What you should do — Check every line of the listing below for the word "fill" and give the number of lines where it appears, with nothing added.

───── Data extracts

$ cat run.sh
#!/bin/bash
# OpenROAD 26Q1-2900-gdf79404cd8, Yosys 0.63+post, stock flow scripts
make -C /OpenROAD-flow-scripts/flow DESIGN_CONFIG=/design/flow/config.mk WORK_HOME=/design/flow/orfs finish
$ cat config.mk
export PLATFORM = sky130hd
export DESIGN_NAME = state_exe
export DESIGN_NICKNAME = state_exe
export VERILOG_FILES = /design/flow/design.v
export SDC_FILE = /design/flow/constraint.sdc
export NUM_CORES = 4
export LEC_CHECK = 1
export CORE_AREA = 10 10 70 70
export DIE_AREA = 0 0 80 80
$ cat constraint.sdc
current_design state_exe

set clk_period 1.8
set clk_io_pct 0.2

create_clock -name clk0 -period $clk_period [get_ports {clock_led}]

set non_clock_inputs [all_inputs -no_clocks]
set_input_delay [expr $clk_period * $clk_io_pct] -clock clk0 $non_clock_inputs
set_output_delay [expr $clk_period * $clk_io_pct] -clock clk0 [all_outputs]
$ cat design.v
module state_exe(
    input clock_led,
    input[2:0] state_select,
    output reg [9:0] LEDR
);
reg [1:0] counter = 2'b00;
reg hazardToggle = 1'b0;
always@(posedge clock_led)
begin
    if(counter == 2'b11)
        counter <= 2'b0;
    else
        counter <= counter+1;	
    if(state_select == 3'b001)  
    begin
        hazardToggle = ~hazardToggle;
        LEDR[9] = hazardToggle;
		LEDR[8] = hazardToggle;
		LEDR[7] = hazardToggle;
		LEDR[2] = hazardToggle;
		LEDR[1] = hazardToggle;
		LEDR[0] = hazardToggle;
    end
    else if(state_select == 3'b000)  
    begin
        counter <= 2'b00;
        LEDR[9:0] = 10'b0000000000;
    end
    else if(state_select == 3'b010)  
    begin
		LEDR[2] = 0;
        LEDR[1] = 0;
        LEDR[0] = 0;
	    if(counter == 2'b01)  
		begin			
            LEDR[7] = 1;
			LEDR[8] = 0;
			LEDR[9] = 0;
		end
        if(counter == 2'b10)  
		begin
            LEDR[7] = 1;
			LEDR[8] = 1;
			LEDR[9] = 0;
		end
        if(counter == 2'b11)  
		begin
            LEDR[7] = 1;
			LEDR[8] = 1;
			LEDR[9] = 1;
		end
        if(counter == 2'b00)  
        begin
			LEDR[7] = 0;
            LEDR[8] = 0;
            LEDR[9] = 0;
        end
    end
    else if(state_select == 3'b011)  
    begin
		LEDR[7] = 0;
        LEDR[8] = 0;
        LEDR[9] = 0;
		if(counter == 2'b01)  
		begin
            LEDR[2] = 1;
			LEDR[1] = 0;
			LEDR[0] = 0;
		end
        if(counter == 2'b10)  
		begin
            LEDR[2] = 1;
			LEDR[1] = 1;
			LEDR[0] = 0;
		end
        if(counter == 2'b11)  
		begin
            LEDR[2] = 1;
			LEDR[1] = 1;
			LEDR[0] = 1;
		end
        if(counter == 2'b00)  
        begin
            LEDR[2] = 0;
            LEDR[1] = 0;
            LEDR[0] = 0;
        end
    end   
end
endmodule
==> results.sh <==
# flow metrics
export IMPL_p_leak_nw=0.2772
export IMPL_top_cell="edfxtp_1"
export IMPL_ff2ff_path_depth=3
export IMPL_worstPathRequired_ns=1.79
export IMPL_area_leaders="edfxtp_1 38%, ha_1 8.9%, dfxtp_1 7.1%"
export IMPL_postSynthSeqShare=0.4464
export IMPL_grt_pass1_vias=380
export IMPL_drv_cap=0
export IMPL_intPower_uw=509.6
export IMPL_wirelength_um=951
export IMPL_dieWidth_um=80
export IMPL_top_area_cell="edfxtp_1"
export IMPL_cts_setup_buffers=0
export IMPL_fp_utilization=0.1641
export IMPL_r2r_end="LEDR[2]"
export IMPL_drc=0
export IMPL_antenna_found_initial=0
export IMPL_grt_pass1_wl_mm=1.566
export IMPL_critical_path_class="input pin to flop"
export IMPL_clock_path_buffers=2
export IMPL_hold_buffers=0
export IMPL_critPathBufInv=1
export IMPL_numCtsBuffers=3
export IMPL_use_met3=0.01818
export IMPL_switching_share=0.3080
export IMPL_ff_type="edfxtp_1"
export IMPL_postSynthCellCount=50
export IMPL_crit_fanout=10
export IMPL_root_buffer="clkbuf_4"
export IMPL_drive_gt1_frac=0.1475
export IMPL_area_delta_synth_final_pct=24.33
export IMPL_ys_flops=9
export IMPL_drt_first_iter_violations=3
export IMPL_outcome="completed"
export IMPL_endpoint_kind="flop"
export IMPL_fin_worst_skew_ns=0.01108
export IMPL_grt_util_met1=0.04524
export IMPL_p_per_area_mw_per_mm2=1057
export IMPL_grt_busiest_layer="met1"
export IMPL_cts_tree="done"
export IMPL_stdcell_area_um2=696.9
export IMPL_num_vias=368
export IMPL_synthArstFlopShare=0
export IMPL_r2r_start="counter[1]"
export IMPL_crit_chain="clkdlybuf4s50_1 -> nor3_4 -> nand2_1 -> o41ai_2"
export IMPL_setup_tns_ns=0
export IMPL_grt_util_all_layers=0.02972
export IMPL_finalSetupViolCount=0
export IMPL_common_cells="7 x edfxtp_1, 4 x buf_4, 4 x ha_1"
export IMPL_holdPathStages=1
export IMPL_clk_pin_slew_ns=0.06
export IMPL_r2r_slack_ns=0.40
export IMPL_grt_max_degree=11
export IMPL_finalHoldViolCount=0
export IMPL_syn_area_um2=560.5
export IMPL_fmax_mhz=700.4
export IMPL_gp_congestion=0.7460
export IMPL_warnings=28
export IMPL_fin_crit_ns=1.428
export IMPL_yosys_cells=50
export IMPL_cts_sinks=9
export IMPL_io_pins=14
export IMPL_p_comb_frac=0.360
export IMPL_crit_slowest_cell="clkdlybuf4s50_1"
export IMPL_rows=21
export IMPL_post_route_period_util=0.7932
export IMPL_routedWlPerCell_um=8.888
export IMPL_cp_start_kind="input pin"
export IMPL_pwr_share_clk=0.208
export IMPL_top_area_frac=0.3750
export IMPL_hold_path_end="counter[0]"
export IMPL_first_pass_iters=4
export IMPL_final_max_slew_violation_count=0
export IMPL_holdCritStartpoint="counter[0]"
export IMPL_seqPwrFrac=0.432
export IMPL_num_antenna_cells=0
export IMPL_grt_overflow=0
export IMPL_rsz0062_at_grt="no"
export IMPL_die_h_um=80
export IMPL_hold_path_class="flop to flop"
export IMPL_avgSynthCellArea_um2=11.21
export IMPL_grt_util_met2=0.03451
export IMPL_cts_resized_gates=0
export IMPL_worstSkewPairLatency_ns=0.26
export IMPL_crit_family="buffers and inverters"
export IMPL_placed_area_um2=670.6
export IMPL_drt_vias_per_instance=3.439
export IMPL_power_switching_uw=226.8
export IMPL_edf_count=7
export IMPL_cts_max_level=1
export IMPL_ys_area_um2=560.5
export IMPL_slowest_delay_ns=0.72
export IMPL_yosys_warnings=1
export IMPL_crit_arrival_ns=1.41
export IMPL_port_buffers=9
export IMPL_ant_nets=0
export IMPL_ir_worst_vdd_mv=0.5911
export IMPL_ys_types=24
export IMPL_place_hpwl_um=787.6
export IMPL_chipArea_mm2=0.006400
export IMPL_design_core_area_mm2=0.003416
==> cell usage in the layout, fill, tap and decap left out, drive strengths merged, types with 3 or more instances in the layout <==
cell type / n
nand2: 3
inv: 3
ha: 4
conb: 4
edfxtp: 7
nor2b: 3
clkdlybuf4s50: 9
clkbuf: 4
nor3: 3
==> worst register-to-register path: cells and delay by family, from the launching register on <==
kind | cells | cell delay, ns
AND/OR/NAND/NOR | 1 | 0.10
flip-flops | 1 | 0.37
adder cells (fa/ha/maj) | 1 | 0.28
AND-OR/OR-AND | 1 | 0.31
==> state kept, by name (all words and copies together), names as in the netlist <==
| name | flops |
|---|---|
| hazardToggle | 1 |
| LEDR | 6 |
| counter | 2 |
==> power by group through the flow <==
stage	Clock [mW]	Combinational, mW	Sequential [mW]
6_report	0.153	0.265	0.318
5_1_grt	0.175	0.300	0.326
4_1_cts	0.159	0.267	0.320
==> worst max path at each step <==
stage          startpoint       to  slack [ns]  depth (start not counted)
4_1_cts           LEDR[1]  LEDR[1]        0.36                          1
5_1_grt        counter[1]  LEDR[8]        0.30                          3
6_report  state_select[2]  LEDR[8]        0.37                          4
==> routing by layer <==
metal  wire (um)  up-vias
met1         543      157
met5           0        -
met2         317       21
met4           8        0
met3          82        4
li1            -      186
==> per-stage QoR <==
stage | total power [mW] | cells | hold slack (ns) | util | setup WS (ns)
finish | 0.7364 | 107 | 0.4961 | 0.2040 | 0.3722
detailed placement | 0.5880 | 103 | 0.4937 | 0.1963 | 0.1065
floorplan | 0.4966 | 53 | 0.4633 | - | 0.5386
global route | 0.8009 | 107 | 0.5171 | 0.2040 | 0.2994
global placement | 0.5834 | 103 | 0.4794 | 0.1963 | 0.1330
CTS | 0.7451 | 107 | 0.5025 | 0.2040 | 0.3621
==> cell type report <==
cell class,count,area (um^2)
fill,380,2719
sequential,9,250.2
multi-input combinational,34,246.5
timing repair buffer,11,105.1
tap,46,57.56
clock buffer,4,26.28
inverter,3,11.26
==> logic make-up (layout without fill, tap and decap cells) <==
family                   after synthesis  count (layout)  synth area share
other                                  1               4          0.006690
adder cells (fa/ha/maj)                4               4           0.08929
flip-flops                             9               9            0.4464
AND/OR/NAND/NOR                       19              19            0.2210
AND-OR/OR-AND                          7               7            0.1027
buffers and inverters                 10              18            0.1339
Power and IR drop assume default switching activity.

──────────

Response area — 3